**** DATA FOR PROCESSING
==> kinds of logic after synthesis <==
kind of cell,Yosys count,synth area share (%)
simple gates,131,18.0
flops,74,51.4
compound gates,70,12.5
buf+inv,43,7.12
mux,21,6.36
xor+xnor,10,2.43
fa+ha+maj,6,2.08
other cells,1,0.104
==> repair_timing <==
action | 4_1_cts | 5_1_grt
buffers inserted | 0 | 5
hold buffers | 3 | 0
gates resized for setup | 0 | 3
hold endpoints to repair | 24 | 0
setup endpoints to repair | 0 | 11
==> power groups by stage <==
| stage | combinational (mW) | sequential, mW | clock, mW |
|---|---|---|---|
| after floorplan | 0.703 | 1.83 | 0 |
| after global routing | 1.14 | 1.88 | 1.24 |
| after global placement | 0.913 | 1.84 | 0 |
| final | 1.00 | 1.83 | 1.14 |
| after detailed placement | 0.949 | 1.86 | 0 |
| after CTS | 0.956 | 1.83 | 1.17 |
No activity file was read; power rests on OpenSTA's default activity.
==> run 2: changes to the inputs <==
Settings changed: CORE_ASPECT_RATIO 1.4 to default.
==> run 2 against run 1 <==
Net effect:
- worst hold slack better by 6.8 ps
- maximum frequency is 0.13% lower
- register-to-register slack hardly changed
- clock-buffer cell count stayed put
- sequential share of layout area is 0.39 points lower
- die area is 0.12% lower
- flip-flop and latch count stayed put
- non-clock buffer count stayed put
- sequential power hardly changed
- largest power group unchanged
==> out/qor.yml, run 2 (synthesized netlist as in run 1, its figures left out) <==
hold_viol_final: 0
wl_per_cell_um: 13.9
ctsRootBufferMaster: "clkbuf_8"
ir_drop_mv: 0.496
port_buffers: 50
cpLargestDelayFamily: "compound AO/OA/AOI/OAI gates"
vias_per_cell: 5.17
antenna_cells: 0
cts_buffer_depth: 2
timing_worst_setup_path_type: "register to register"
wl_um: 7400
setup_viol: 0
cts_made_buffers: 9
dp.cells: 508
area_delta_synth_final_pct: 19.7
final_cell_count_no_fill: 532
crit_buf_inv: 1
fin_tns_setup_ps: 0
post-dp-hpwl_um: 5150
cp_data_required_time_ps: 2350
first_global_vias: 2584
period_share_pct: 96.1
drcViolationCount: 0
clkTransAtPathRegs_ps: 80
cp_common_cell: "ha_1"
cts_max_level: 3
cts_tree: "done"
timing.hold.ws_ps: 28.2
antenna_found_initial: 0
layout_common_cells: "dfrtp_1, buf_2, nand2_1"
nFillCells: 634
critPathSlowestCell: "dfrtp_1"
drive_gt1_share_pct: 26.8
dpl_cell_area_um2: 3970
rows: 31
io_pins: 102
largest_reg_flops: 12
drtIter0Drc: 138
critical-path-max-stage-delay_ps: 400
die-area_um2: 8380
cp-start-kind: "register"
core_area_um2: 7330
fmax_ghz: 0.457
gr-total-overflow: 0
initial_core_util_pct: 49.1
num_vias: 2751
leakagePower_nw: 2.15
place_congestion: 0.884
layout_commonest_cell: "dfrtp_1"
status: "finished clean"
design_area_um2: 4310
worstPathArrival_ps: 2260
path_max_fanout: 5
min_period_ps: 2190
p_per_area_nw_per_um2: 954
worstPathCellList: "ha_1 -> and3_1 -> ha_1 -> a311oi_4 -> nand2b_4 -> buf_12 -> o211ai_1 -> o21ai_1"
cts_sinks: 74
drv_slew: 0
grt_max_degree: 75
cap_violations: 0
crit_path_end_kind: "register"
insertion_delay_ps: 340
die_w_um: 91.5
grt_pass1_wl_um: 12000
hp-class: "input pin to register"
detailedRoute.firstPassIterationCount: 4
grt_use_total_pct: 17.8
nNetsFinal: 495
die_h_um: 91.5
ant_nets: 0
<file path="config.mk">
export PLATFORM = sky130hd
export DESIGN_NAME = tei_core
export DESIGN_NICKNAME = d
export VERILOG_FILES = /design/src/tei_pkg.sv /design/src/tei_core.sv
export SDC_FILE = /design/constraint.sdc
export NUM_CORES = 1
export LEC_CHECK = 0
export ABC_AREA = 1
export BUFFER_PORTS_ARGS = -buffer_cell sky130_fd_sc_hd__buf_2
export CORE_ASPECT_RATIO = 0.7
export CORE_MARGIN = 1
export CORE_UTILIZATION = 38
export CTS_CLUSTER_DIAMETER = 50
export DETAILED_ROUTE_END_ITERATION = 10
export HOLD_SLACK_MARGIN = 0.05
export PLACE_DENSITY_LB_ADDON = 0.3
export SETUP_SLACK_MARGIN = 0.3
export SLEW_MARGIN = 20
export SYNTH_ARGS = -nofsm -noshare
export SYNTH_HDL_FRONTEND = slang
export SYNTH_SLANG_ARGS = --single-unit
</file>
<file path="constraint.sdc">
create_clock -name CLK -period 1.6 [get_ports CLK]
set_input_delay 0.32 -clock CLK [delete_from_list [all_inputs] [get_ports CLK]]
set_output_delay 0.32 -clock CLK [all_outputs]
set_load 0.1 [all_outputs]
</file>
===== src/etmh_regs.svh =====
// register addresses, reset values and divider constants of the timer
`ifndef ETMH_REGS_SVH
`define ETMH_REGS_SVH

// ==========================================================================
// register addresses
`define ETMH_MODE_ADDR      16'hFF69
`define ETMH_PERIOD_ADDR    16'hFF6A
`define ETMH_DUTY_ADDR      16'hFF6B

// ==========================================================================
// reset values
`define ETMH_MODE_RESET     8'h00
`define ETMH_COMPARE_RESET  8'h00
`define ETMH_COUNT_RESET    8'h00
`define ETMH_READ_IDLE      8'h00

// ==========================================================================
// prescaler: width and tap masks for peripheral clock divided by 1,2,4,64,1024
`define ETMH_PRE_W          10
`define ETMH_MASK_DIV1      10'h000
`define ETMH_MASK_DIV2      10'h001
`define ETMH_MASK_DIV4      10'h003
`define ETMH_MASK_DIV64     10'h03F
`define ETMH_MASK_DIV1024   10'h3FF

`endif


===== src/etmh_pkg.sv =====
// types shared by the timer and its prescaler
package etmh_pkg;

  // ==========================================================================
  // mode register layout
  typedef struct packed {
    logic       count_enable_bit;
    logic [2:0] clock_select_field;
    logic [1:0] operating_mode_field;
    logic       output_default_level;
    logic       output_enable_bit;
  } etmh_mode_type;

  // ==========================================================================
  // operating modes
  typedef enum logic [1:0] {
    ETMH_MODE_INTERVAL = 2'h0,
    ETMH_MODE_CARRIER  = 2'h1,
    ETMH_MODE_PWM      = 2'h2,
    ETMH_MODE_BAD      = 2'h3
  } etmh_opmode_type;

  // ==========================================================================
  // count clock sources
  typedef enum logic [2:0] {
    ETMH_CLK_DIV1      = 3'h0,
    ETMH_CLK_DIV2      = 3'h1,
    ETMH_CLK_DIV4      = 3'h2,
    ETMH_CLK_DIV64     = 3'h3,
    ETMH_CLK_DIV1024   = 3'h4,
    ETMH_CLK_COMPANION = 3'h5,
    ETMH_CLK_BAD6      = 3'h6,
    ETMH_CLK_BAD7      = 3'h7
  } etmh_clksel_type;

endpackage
********
**** DATA FOR PROCESSING
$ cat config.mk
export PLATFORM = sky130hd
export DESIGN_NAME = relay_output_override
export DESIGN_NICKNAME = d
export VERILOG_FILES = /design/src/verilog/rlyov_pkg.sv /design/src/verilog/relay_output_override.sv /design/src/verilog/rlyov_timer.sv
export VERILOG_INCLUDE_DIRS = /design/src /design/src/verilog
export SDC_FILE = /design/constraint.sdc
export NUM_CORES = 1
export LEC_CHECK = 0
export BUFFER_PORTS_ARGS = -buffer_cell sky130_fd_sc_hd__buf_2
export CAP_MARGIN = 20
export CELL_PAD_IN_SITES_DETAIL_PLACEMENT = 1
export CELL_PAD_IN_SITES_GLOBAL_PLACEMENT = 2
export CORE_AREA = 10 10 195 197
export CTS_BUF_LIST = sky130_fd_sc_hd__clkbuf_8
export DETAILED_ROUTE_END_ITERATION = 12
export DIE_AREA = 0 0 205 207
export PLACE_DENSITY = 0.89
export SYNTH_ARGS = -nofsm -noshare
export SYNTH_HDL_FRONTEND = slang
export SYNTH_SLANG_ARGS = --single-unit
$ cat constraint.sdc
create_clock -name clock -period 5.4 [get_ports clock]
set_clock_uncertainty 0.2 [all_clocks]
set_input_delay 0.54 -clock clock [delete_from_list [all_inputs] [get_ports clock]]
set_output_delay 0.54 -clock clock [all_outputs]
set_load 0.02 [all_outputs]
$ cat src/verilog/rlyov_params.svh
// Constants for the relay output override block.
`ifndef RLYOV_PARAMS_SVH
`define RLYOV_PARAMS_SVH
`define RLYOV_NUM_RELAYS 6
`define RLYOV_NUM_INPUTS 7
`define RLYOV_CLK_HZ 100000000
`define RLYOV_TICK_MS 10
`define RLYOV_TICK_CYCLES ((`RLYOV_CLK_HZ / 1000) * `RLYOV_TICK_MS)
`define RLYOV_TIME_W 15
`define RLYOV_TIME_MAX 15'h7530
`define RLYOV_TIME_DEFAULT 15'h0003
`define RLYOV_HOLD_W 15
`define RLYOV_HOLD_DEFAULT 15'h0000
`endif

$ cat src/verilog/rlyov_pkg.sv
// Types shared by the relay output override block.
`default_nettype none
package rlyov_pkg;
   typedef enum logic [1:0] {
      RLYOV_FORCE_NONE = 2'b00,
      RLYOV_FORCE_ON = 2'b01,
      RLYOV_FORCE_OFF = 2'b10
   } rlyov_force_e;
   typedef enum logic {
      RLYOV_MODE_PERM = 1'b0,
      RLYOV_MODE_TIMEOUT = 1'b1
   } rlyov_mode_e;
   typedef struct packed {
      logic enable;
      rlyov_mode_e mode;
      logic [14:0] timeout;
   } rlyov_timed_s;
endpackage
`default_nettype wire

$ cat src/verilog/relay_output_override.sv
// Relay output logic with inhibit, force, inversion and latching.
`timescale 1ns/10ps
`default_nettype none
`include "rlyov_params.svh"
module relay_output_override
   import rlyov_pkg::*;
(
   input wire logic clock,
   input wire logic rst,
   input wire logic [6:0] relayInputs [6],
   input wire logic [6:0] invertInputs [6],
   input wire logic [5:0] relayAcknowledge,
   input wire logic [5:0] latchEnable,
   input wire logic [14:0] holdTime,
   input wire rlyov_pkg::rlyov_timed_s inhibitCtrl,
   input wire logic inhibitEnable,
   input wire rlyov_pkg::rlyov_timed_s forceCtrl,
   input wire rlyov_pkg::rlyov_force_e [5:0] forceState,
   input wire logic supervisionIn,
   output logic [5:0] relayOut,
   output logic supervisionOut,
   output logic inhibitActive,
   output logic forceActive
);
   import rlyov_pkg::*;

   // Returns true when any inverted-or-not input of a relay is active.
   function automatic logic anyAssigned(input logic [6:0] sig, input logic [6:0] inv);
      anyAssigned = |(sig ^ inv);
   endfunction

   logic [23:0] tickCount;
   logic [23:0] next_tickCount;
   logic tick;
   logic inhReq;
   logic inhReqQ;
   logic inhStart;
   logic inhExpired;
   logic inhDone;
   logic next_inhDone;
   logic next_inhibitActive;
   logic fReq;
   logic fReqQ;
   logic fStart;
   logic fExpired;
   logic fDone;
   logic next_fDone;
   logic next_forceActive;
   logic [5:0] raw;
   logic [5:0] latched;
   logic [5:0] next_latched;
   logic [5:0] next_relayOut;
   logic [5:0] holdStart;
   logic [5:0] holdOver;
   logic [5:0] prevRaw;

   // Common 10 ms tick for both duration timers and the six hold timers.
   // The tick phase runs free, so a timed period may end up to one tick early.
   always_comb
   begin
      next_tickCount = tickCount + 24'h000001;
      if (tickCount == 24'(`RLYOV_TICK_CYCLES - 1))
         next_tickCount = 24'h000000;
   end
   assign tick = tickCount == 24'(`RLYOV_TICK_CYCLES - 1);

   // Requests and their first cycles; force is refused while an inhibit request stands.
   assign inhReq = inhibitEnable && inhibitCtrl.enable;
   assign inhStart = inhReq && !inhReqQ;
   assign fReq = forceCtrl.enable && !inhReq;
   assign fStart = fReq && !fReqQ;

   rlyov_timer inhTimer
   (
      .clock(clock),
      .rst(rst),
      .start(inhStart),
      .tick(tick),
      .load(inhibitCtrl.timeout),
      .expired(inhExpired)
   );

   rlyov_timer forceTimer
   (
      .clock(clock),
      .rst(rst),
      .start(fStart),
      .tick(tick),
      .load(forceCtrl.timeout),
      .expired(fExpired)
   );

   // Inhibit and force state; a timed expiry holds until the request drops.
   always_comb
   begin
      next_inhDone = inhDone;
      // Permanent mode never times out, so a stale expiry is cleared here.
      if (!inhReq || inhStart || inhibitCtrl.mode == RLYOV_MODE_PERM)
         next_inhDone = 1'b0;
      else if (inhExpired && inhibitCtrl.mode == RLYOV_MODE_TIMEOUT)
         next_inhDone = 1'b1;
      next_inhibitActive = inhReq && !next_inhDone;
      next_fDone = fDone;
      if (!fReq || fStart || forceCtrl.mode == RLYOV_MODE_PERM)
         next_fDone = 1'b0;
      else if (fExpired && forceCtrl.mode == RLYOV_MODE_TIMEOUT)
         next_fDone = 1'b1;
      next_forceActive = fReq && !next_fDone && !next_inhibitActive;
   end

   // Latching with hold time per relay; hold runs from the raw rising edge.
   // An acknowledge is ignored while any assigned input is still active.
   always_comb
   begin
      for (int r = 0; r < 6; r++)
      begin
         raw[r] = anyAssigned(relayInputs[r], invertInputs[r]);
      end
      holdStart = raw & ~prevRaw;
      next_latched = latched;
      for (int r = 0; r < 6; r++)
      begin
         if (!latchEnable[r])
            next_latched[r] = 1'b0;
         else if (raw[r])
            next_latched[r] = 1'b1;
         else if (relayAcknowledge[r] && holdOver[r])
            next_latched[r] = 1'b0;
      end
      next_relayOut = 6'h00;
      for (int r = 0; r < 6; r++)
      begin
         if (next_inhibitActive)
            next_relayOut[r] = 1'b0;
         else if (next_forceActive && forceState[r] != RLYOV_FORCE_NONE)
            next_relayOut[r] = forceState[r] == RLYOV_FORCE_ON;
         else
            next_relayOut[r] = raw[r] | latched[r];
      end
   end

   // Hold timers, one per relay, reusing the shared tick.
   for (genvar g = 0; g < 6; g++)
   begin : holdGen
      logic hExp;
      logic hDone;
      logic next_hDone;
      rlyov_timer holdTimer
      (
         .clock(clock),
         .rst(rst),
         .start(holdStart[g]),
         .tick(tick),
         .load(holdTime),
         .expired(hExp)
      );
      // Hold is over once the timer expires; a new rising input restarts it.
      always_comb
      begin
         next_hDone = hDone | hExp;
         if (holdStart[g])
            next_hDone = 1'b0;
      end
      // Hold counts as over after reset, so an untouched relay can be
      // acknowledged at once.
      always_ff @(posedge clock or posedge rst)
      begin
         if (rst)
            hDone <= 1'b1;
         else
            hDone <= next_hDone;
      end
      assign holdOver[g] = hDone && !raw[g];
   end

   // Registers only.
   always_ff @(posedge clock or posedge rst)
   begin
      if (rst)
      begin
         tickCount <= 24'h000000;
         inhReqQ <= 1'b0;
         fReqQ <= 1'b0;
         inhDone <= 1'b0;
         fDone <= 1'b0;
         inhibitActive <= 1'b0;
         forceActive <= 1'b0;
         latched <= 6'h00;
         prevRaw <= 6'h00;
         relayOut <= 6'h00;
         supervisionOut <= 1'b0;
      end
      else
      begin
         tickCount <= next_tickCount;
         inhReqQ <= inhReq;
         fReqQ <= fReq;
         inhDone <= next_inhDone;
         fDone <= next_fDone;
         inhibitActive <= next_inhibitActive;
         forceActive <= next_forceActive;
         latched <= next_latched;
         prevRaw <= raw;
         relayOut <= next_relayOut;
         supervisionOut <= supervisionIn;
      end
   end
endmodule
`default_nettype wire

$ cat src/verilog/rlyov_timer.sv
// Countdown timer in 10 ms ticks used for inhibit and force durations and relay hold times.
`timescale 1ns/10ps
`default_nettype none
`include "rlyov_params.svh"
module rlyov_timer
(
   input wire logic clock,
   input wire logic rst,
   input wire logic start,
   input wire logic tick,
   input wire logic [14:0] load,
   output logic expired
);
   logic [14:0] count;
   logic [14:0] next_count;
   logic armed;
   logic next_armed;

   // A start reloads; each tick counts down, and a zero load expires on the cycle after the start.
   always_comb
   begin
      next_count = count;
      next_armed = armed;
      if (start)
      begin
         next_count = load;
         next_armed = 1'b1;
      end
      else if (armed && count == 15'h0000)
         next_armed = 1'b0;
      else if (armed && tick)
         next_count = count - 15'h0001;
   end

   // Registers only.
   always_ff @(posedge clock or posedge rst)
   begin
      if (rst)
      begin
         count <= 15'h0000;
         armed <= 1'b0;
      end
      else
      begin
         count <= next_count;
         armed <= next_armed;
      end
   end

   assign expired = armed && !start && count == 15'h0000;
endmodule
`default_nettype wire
********
Would you please copy, word for word, everything above from the line containing "kinds of logic" down to the line containing "hold endpoints to repair | 24 | 0", those two lines included?

==> kinds of logic after synthesis <==
kind of cell,Yosys count,synth area share (%)
simple gates,131,18.0
flops,74,51.4
compound gates,70,12.5
buf+inv,43,7.12
mux,21,6.36
xor+xnor,10,2.43
fa+ha+maj,6,2.08
other cells,1,0.104
==> repair_timing <==
action | 4_1_cts | 5_1_grt
buffers inserted | 0 | 5
hold buffers | 3 | 0
gates resized for setup | 0 | 3
hold endpoints to repair | 24 | 0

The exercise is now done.